Wednesday, June 20, 2012

DIY Corpus Linguistics--Using AntConc

AntConc is free, very powerful and easy-to-use software. 22 years ago, when I did my MA in the UK, I paid 75 pounds (maybe 200 dollars in today's money) for DOS software from Longman that could only do a few of the many things that AntConc does. What a blessing it is that Laurence Anthony and Waseda University are willing to give away this marvelous software for free. 


Let's see how we can use AntConc to analyze C-Collodi's Adventures of Pinocchio, a public domain (free, uncopyrighted) novel. 


This is AntConc's startup screen

1. Click on Open File (or Ctrl-F)

2. Choose Pinocchio

#1 Make sure you've loaded the correct file; #2 Click on the Word List tab; #3 Click on Sort by Frequency; #4 Click on Start to make a list of all the words in this story

There are 40,000+ words in this story, but only 3,790 of them are different. The most common word is the, which is used 1941 times. Pinocchio is used  454 times (of course: this story is all about Pinocchio).

Go down the list to find words which are only used 9 times.
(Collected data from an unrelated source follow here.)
This is an optimization exercise on Yosys and OpenROAD, whose aim is small area, not a production implementation.
The RTL was checked by simulation tests, not by an equivalence proof against the original design.
Power figures rest on the tool's default switching activity, not on a simulated workload.

== the previous run ==
==> flow/design.v (excerpt) <==
module go_back_n_sender_top #(
	parameter int WINDOW = 5
) (
	input  logic        clk,
	input  logic        arst_n,
	input  logic        in_valid,
	output logic        in_stall,
	input  logic [1:0]  command,
	input  logic [15:0] seq_num,
	input  logic        end_of_message,
	input  logic [15:0] conn_id,
	input  logic [15:0] dest_address,
	input  logic [15:0] src_address,
	input  logic [9:0]  payload_len,
	input  logic [31:0] payload_word,
	output logic        out_valid,
	input  logic        out_stall,
	output logic [2:0]  kind,
	output logic [15:0] out_seq,
	output logic        out_eom,
	output logic [15:0] out_conn,
	output logic [15:0] out_dest,
	output logic [15:0] out_src,
	output logic [9:0]  out_len,
	output logic [31:0] out_payload,
	output logic        last_of_run,
	input  logic        psel,
	input  logic        penable,
	input  logic        pwrite,
	input  logic [3:0]  paddr,
	input  logic [31:0] pwdata,
	output logic [31:0] prdata,
	output logic        pready
);
	typedef enum logic [3:0] {
		S_IDLE, S_INS, S_TA, S_TB, S_SCAN, S_REL, S_DNEW, S_DCONF, S_RSND,
		S_EABT, S_EDISC, S_ECONF1
	} state_t;
	localparam logic [1:0] M_IDLE = 2'd0, M_AWAIT = 2'd1, M_CONN = 2'd2, M_BREAK = 2'd3;
	logic [106:0] d_q [5];
	logic [2:0]   rk_q [5];
	logic [106:0] in_f;
	logic [106:0] h;
	logic [15:0]  h_seq, h_conn;
	logic [2:0]   h_rk;
	logic         ins;
	logic [2:0]   rk_in;
	state_t      st_q;
	logic [1:0]  mode_q;
	logic [2:0]  cnt_q;
	logic [2:0]  k_q;
	logic [2:0]  sc_q;
	logic        nm_q;
	logic        fa_q;
	logic        arm_q;
	logic [15:0] c_q;
	logic [15:0] f_q;
	logic [15:0] lim_q [3];
	logic        ov_q;
	logic [2:0]  kind_q;
	logic        last_q;
	logic [15:0] o_seq_q, o_conn_q;
	logic [74:0] o_rest_q;
	logic        acc;
	logic        out_free;
	logic        seq_hit;
	logic        at_k;
	logic        busy_conn;
	logic        t_ph, t_idle, t_fire, t_inc, t_sa, t_sb;
	logic [15:0] t_lim;
	gbn_timers u_timers (
		.clk(clk), .arst_n(arst_n), .start_a(t_sa), .start_b(t_sb), .inc(t_inc),
  ...
For scale: about 1800 cells after synthesis, ~300 I/O pins, about 24000 sq um of cells after synthesis.
clock: 5.0 ns
lec_check: 0
cap_margin: 20
core_margin: 2
core_utilization: 70
cts_buf_list: sky130_fd_sc_hd__clkbuf_8
cts_cluster_diameter: 60
cts_cluster_size: 16
slew_margin: 20
standard.sh (not shown) runs the stock make flow with config.mk's settings and CLKGATE_MAP_FILE= SYNTH_SCRIPT=/design/flow/synth_recipe.tcl, a recipe that flattens the netlist after the stock synthesis.
==> flow/flow/run.sh <==
#!/bin/bash
set -euo pipefail
export BUFFER_PORTS_ARGS="-buffer_cell sky130_fd_sc_hd__buf_1"
export CTS_ARGS="-sink_clustering_enable -repair_clock_nets -sink_clustering_size 20 -sink_clustering_max_diameter 60 -buf_list sky130_fd_sc_hd__clkbuf_8 -dont_use_dummy_load"
bash standard.sh > standard.log 2>&1
Input changes introduced in the current run (baseline for comparison: the previous run):
==> flow/flow/run.sh <==
#!/bin/bash
set -euo pipefail
export BUFFER_PORTS_ARGS="-buffer_cell sky130_fd_sc_hd__buf_1"
bash standard.sh > standard.log 2>&1
### Flow results
The current run: post-synthesis to final-layout area growth 1.3 points above the previous run
Summary of the current run over the previous run: sequential power flat, fill cell instance count of the final layout down about 2.6%, share of total power in the clock network up 2.2 points.
Summary of the current run over the previous run: clock skew shrank by 0.040 ns; met1 track demand over resource in global routing grew by 1.1 points.
Compared to the previous run, the router laid down more metal wire for the current run.
met4 as the top layer reached by signal wires was reported by the current run, and met5 by the previous run.


Setup of violet:
go_back_n_sender_top, a different RTL version from the one above (not shown whole).
For scale: about 1600 cells after synthesis, ~780 flip-flops, ~300 I/O pins, about 22000 sq um of cells after synthesis.
Settings: LEC_CHECK=0, CAP_MARGIN=20, CORE_MARGIN=2, CORE_UTILIZATION=70, CTS_BUF_LIST=sky130_fd_sc_hd__clkbuf_8, CTS_CLUSTER_DIAMETER=60, CTS_CLUSTER_SIZE=16, SLEW_MARGIN=20; clock period 5.0 ns.
==> flow/flow/run.sh <==
#!/bin/bash
# The standard layout (standard.sh) with three changes:
#  - synthesis maps the logic with an area-oriented abc script (my_synth.tcl,
#    area.script); the registers are unchanged;
#  - the port buffers are the smallest buffer cell (sky130_fd_sc_hd__buf_1);
#  - clock tree synthesis uses clkbuf_8 clusters and adds no dummy loads.
set -euo pipefail
here=$(pwd)
export MY_ABC_SCRIPT="$here/flow/area.script"
export BUFFER_PORTS_ARGS="-buffer_cell sky130_fd_sc_hd__buf_1"
export CTS_ARGS="-sink_clustering_enable -repair_clock_nets -sink_clustering_size 24 -sink_clustering_max_diameter 60 -buf_list sky130_fd_sc_hd__clkbuf_16 -dont_use_dummy_load"
sed "s#SYNTH_SCRIPT=[^ ]*#SYNTH_SCRIPT=$here/flow/my_synth.tcl#" standard.sh > my_standard.sh
grep -q "SYNTH_SCRIPT=$here/flow/my_synth.tcl" my_standard.sh
bash my_standard.sh > standard.log 2>&1
==> flow/flow/area.script <==
strash
&get -n
&st
&dch
&nf -R 1000
&put
==> flow/flow/my_synth.tcl <==
# The standard flow's synthesis script (synth_recipe.tcl), with the final abc mapping run
# on an area-oriented script (flow/area.script) in place of the ORFS one.
# Only the combinational mapping changes; the registers are those of the
# standard synthesis.
proc synth {args} { yosys synth -nofsm -noshare {*}$args }
proc abc {args} {
  set i [lsearch $args -script]
  if {$i >= 0} { lset args [expr {$i + 1}] $::env(MY_ABC_SCRIPT) }
  yosys abc {*}$args
}
source $::env(SCRIPTS_DIR)/synth.tcl
# left out here: clear keep_hierarchy, flatten, clean up, hide names made inside functions, write 1_2_yosys.v
diff inputs: violet => sierra
diff --git a/flow/flow/run.sh b/flow/flow/run.sh
--- a/flow/flow/run.sh
+++ b/flow/flow/run.sh
@@ -10,3 +10,3 @@
 export BUFFER_PORTS_ARGS="-buffer_cell sky130_fd_sc_hd__buf_1"
-export CTS_ARGS="-sink_clustering_enable -repair_clock_nets -sink_clustering_size 24 -sink_clustering_max_diameter 60 -buf_list sky130_fd_sc_hd__clkbuf_16 -dont_use_dummy_load"
+export CTS_ARGS="-sink_clustering_enable -repair_clock_nets -sink_clustering_size 16 -sink_clustering_max_diameter 60 -buf_list sky130_fd_sc_hd__clkbuf_8 -dont_use_dummy_load"
 sed "s#SYNTH_SCRIPT=[^ ]*#SYNTH_SCRIPT=$here/flow/my_synth.tcl#" standard.sh > my_standard.sh
==> flow/flow/area.script <==
strash
dch
amap
--- outcome ---
The flow completed for sierra, but it is not clean: the layout still shows negative setup slack. violet and sierra ended up with roughly the same die width. Initial DRC count went up by more than a quarter going from violet to sierra. Lower number of buffers and inverters on the critical path goes to violet over sierra. As of sierra, reported clock group power had fallen by more than 10% compared to violet. Compared sierra against violet; netlist area before placement within noise. Looking at mux share of post-synthesis cell area across sierra and violet, the one that comes out lower is sierra. The end of the critical path comes out k_q[0] in one run and k_q[2] in the other, namely in violet and sierra respectively.


go_back_n_sender_top, a different RTL version from the one above (not shown whole).
Size: roughly 1600 cells after synthesis, roughly 300 I/O pins.
Settings: LEC_CHECK=0, CAP_MARGIN=20, CORE_MARGIN=2, CORE_UTILIZATION=70, CTS_BUF_LIST=sky130_fd_sc_hd__clkbuf_8, CTS_CLUSTER_DIAMETER=60, CTS_CLUSTER_SIZE=16, SLEW_MARGIN=20; clock period 5.0 ns.
==> flow/flow/run.sh <==
#!/bin/bash
# The standard layout (standard.sh) with three changes:
#  - synthesis maps the logic with an area-oriented abc script (my_synth.tcl,
#    area.script); the registers are unchanged;
#  - the port buffers are the smallest buffer cell (sky130_fd_sc_hd__buf_1);
#  - clock tree synthesis uses clkbuf_4 clusters of 10 sinks and adds no dummy loads.
set -euo pipefail
here=$(pwd)
export MY_ABC_SCRIPT="$here/flow/area.script"
export BUFFER_PORTS_ARGS="-buffer_cell sky130_fd_sc_hd__buf_1"
export CTS_ARGS="-sink_clustering_enable -repair_clock_nets -sink_clustering_size 10 -sink_clustering_max_diameter 60 -buf_list sky130_fd_sc_hd__clkbuf_4 -dont_use_dummy_load"
sed "s#SYNTH_SCRIPT=[^ ]*#SYNTH_SCRIPT=$here/flow/my_synth.tcl#" standard.sh > my_standard.sh
grep -q "SYNTH_SCRIPT=$here/flow/my_synth.tcl" my_standard.sh
bash my_standard.sh > standard.log 2>&1
==> flow/flow/area.script <==
strash
&get -n
&st
&dch
&nf -R 1000
&put
Scripts as last shown in full above: flow/flow/my_synth.tcl
The starting point finished with timing, DRC and antenna clean.
==> next run, changes <==
--- a/flow/flow/run.sh
+++ b/flow/flow/run.sh
@@ -4,5 +4,5 @@
 #    area.script); the registers are unchanged;
 #  - the port buffers are the smallest buffer cell (sky130_fd_sc_hd__buf_1);
-#  - clock tree synthesis uses clkbuf_4 clusters of 10 sinks and adds no dummy loads.
+#  - clock tree synthesis uses clkbuf_8 clusters and adds no dummy loads.
 set -euo pipefail
 here=$(pwd)
Flip-flop and latch count stays the same.
Core utilization is unchanged.
Maximum frequency is unchanged.
Synthesized area stays the same.
Cell count does not change.
Global-route usage does not change.
Sequential share of layout area does not change.
Wire length does not change.
Design area stays the same.
Clock-buffer cell count stays the same.
==> next run, changes <==
- CAP_MARGIN: 20 -> 0
- SLEW_MARGIN: 20 -> 0
Routed wire length barely changes.
Count of clock-buffer cells in the layout grows by 1.
Maximum frequency shrinks by 0.66%.
Clock skew came out higher by 90 ps.
Worst setup slack got worse by 31 ps.
Combinational power hardly moves.
Cell area barely changes.
Sequential power is about the same.


go_back_n_sender_top, a different RTL version from the one above (not shown whole).
For scale: ~1900 cells after synthesis, ~800 flip-flops, ~300 I/O pins, roughly 24000 um2 of cells after synthesis.
Settings: LEC_CHECK=0, CAP_MARGIN=20, CORE_MARGIN=2, CORE_UTILIZATION=70, CTS_BUF_LIST=sky130_fd_sc_hd__clkbuf_8, CTS_CLUSTER_DIAMETER=60, CTS_CLUSTER_SIZE=16, SLEW_MARGIN=20; clock period 5.0 ns.
run.sh (not shown) runs the stock make flow with config.mk's settings and CLKGATE_MAP_FILE= SYNTH_SCRIPT=/design/flow/synth_recipe.tcl, a recipe that flattens the netlist after the stock synthesis.
Stock flow here: none of the scripts above is used.
Change:
- CORE_UTILIZATION: 70 -> 40
- CTS_BUF_LIST: sky130_fd_sc_hd__clkbuf_8 -> unset
- CTS_CLUSTER_DIAMETER: 60 -> unset
- CTS_CLUSTER_SIZE: 16 -> unset
Result: The changed run ran to the end with no violations. Wire length is lower by 1.5%. Area after synthesis stays the same. Critical path depth went down by 8. Total power goes up by 16%. Via count went down by 2.0%. Combinational power went down by about 1%. First-iteration DRC count fell by about 18%. Count of clock-buffer cells in the layout goes up by 51. Utilization is lower by 32 points. Worst hold slack got worse by 0.016 ns.
Source: an optimization exercise on an open RTL-to-GDS flow (aim: small area, a short achievable clock period and few clock cycles per item). Production flows keep margins and buffers that such runs may drop.
Only simulation tests tie the RTL to the original design; equivalence was not proved.

## flow/design.v (module list and top-level ports; edited modules follow where they fit)
// module bbox_order: 48 lines
// module bbox_clamp: 65 lines
// module edge_function_unit: 2242 lines
// module booth_enc: 17 lines
// module efu_add: 32 lines
// module edge_step: 9 lines
// module ks_sub32: 21 lines
// module triangle_setup_top: 304 lines
module triangle_setup_top (
    input  logic        clk,
    input  logic        rstn,
    input  logic [31:0] i_v0_x,
    input  logic [31:0] i_v0_y,
    input  logic [31:0] i_v1_x,
    input  logic [31:0] i_v1_y,
    input  logic [31:0] i_v2_x,
    input  logic [31:0] i_v2_y,
    input  logic        i_dv,
    input  logic        i_ready,
    output logic        o_ready,
    output logic [31:0] o_bb_tl_x,
    output logic [31:0] o_bb_tl_y,
    output logic [31:0] o_bb_br_x,
    output logic [31:0] o_bb_br_y,
    output logic [31:0] o_edge_val0,
    output logic [31:0] o_edge_val1,
    output logic [31:0] o_edge_val2,
    output logic [31:0] o_edge_delta0_x,
    output logic [31:0] o_edge_delta0_y,
    output logic [31:0] o_edge_delta1_x,
    output logic [31:0] o_edge_delta1_y,
    output logic [31:0] o_edge_delta2_x,
    output logic [31:0] o_edge_delta2_y,
    output logic [31:0] o_area,
    output logic        o_dv,
    output logic        o_culled
);
  // ...
==> flow/flow/run.sh <==
#!/bin/bash
# The standard layout (standard synthesis unchanged), with the timing repair
# after placement, clock tree and global routing aiming for 9 ns of setup slack
# at the design's clock period.
set -euo pipefail
bash standard.sh SETUP_SLACK_MARGIN=9 finish > standard_make.log 2>&1
==> flow/standard.sh <==
#!/bin/bash
# synth_recipe.tcl (not shown) runs the flow's synth.tcl, then flattens the netlist and writes it again
# the make line also repeats each setting of config.mk as NAME=value (left out here)
make -C /OpenROAD-flow-scripts/flow DESIGN_CONFIG=/design/flow/config.mk WORK_HOME=/design/flow/orfs CLKGATE_MAP_FILE= SYNTH_SCRIPT=/design/flow/synth_recipe.tcl "${@:-finish}"
==> flow/config.mk <==
export PLATFORM = sky130hd
export DESIGN_NAME = triangle_setup_top
export DESIGN_NICKNAME = triangle_setup_top
export VERILOG_FILES = /design/flow/design.v
export SDC_FILE = /design/flow/constraint.sdc
export NUM_CORES = 4
export LEC_CHECK = 0
export CAP_MARGIN = 20
export CORE_MARGIN = 2
export CORE_UTILIZATION = 30
export PLACE_DENSITY = 0.5
export SLEW_MARGIN = 20
==> flow/constraint.sdc <==
create_clock -name core_clock -period 15.0 [get_ports {clk}]
set_input_delay 3.0000 -clock core_clock [delete_from_list [all_inputs] [get_ports {clk}]]
set_output_delay 3.0000 -clock core_clock [all_outputs]
set_load 0.01 [all_outputs]
==> metrics.md, run 1 <==
| Metric | Value |
|---|---|
| Fraction of cell area in non-clock buffers | `0.0668` |
| Commonest non-fill, non-tap cells in the layout | `inv_1, edfxtp_1, fa_1, ha_1, a22oi_1` |
| Clock Tree Root | `clkbuf_16` |
| Rel. slew slack | `0.213` |
| RR Startpoint | `op_neg1[7]` |
| Final Non-Filler Cells | `18400` |
| Die ar. | `425000 um^2` |
| Post-route cell area | `144000 um^2` |
| Worst Path Required | `15.55 ns` |
| Fin Hold WS | `0.416 ns` |
| Post-CTS Hold Fix Bufs | `0` |
| R2r endpoint | `sb[26]` |
| Register bit total from synthesis | `1175` |
| Synth top area cells | `edfxtp_1, fa_1, ha_1, xnor2_1, a22oi_1` |
| GR Util All Layers | `0.235` |
| Max-Cap Viols | `0` |
| Sequential cell area | `35100 um^2` |
| Die Span Y | `652 um` |
| Outcome | `timing/DRC/antenna clean` |
| Fin crit share | `0.400` |
| GRT met2 Usage | `0.350` |
| Multi-input combinational area share | `0.564` |
| DR WL met2 | `218000 um` |
| Largest net degree at the start of global routing | `85` |
| Ys flop type | `edfxtp_1` |
| Multi-input gate area | `81400 um^2` |
| Initial antenna violation count | `16` |
| Routed WL | `521000 um` |
| Final core occ | `0.346` |
Testbench counts, summed over its fixed seeds: cycles 7,435, items 3,200.
==> run 2, diff against run 1 <==
==> flow/flow/run.sh (replaced) <==
#!/bin/bash
# The standard layout (standard synthesis unchanged), with the timing repair
# after placement, clock tree and global routing aiming for 10 ns of setup slack
# at the design's clock period.
set -euo pipefail
bash standard.sh SETUP_SLACK_MARGIN=10 finish > standard_make.log 2>&1
--- a/flow/config.mk
+++ b/flow/config.mk
@@ -8,2 +8,4 @@
 export CAP_MARGIN = 20
+export CELL_PAD_IN_SITES_DETAIL_PLACEMENT = 1
+export CELL_PAD_IN_SITES_GLOBAL_PLACEMENT = 2
 export CORE_MARGIN = 2
==> run 2 against run 1 <==
  * Hold slack gained 0.0019 ns
  * Synthesized cell count is the same
  * Still clean on timing, DRC and antenna
  * Final area up 5.6%
  * Clock-buffer cell count increased by 2
==> metrics.md, run 2 <==
| Metric | Value |
|---|---|
| Rel. slew slack | `0.212 (was 0.213)` |
| Post-synthesis sequential area ratio | `0.279 (unchanged)` |
| Final setup margin | `9.25 ns (was 9.00 ns)` |
| Gate Count Post-Synth | `12500 (unchanged)` |
| Vias in the first global route | `109000 (was 98100)` |
| Commonest non-fill, non-tap cell in the layout | `inv_1 (unchanged)` |
| Post-CTS Hold Fix Bufs | `0 (unchanged)` |
| Largest area contributor in the netlist | `edfxtp_1 (unchanged)` |
| Fin crit share | `0.383 (was 0.400)` |
| Worst-skew pair later-pin latency | `0.91 ns (was 0.93 ns)` |
| RR Startpoint | `op_one0[2] (was op_neg1[7])` |
| Synth warnings | `4 (unchanged)` |
| Crit. End Element | `flip-flop (unchanged)` |
| # fillers | `45800 (was 42400)` |
| Fin nets | `15400 (was 15000)` |
| Clock Tree Root | `clkbuf_16 (unchanged)` |
| Pre-CTS WS | `7.22 ns (was 7.15 ns)` |
| Post-route cell area | `153000 um^2 (was 144000 um^2)` |
| Count leader, synth | `inv_1 (unchanged)` |
| Max-Cap Viols | `0 (unchanged)` |
| CTS tree | `done (unchanged)` |
| Hold Crit Class | `flip-flop to flip-flop (unchanged)` |
| Final Non-Filler Cells | `18800 (was 18400)` |
| Register bit total from synthesis | `1175 (unchanged)` |
| Mapped cell area | `126000 um^2 (unchanged)` |
| Crit-path cells | `buf_6 > clkbuf_16 > buf_4 > a22oi_1 > xor2_1 > fa_1 > inv_2 > fa_2 > fa_2 > inv_1 > fa_2 > fa_2 > inv_2 > fa_2 > fa_1 > inv_2 > fa_2 > xor2_1 (was buf_8 > xnor2_1 > fa_1 > inv_1 > fa_1 > fa_1 > fa_1 > fa_1 > inv_1 > fa_1 > inv_1 > fa_1 > xor2_1)` |
| Critical path arrival | `6.36 ns (was 6.55 ns)` |
| Worst path slowest cell | `fa_2 (was edfxtp_1)` |
| Die extent in x | `652 um (unchanged)` |
| Placement Cell Area | `138000 um^2 (was 137000 um^2)` |
| H-Tree Depth | `4 (unchanged)` |
| Crit Path Class | `flip-flop to flip-flop (unchanged)` |
| Total core area | `418000 um^2 (unchanged)` |
| Post-route ant nets | `0 (unchanged)` |
| DP HPWL | `455000 um (was 365000 um)` |
| Setup violators final | `0 (unchanged)` |
| Crit path top cell by count | `fa_2 (was fa_1)` |
| Hold Crit Start | `bre_y[8] (was bre_x[16])` |
| Synth top area cells | `edfxtp_1, fa_1, ha_1, xnor2_1, a22oi_1 (unchanged)` |
| Ys flop type | `edfxtp_1 (unchanged)` |
| Flop-to-flop setup slack | `9.25 ns (was 9.00 ns)` |
| Initial antenna violation count | `46 (was 16)` |
| Min-Delay Endpoint | `br_y[8] (was br_x[16])` |
| Number of flops mapped to enable cells by yosys | `1157 (unchanged)` |
| Final slew viol count | `0 (unchanged)` |
| Unrepaired setup endpoints after global routing | `true (unchanged)` |
| Vias | `102000 (was 99200)` |
| Async set or reset register ratio after synthesis | `0 (unchanged)` |
| Critical Path Max Stage Delay | `0.56 ns (was 0.71 ns)` |
| Initial Util | `0.302 (unchanged)` |
| Crit path max-delay family | `adder cells (unchanged)` |
| Row cnt | `237 (unchanged)` |
| Num CTS Buffers | `167 (was 155)` |
| Hold path depth | `0 (unchanged)` |
| P&R area growth vs syn | `21.1% (was 14.6%)` |
| Fin. Hold Viols | `0 (unchanged)` |
| Commonest non-fill, non-tap cells in the layout | `inv_1, edfxtp_1, ha_1, xnor2_1, fa_1 (was inv_1, edfxtp_1, fa_1, ha_1, a22oi_1)` |
| Largest regs | `acc x60, sa x60, sb x60 (unchanged)` |
| Drt initial violations | `8212 (was 11500)` |
| GR Overflow Total | `0 (unchanged)` |
| First-pass GRT wire length | `877000 um (was 729000 um)` |
| CTS Sinks | `1175 (unchanged)` |
| Largest net degree at the start of global routing | `117 (was 85)` |
| Top-Level Pins | `647 (unchanged)` |
| Die Span Y | `652 um (unchanged)` |
| GP Congestion | `0.889 (was 0.929)` |
| Outcome | `timing/DRC/antenna clean (unchanged)` |
| Ratio of cells with drive above 1 in the final layout | `0.154 (was 0.0576)` |
| Routed WL | `635000 um (was 521000 um)` |
| Worst clock skew | `0.0735 ns (was 0.105 ns)` |
| Routed vias/inst | `5.45 (was 5.40)` |
| R2r endpoint | `sb[35] (was sb[26])` |
| Synth top cells by count | `inv_1, edfxtp_1, fa_1 (unchanged)` |
| Worst Path Required | `15.60 ns (was 15.55 ns)` |
| Fmax | `0.174 GHz (was 0.167 GHz)` |
| DRC | `0 (unchanged)` |
| Minimum clock period after layout | `5.75 ns (was 6.00 ns)` |
| Setup tns final | `0 ns (unchanged)` |
| First-pass DRT Iterations | `6 (was 8)` |
| Yosys cell types | `100 (unchanged)` |
| Syn Area/Cell | `10.1 um^2 (unchanged)` |
| Placed Cells | `18100 (was 18000)` |
| Wire per inst | `33.9 um (was 28.3 um)` |
| Clk buf depth | `4 (unchanged)` |
| Max FO, Critical Path | `5 (was 31)` |
| CP Launch Type | `flip-flop (unchanged)` |
| GR Util All Layers | `0.290 (was 0.235)` |
| Worst R2R Path Depth | `18 (was 13)` |
| Area share of the largest cell type after synthesis | `0.276 (unchanged)` |
| Transition time of the tightest slew-check pin | `1.18 ns (was 1.15 ns)` |
| Die ar. | `425000 um^2 (unchanged)` |
| Buf+Inv Stages, Crit Path | `7 (was 4)` |
| Port Buffers | `620 (unchanged)` |
| CTS clk-pin slew, worst paths | `0.06 ns (about the same)` |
Carpenter is one of these words (Pinocchio is a wooden boy who was made by a carpenter). Next, click on the Concordance Plot tab to see where the word carpenter is used.

There are 9 hits, almost all of them at the beginning of the story. This is when Geppetto the carpenter made Pinocchio out of a piece of wood. There is one more hit at the 2/3 point.

Click on the line to see the last sentence in this story with the word carpenter.

Here is that sentence.

Click on the Collocations tab, type in the word fairy in the search box, and click on Start to see which words collocate with fairy. Good is used 11 times, 10 times on the left "Freq (L)" and 1 time on the right "Freq (R)." The word little collocates (= is used together with fairy) 7 times, always on the left (the writer only says "little fairy." He never says "fairy little".)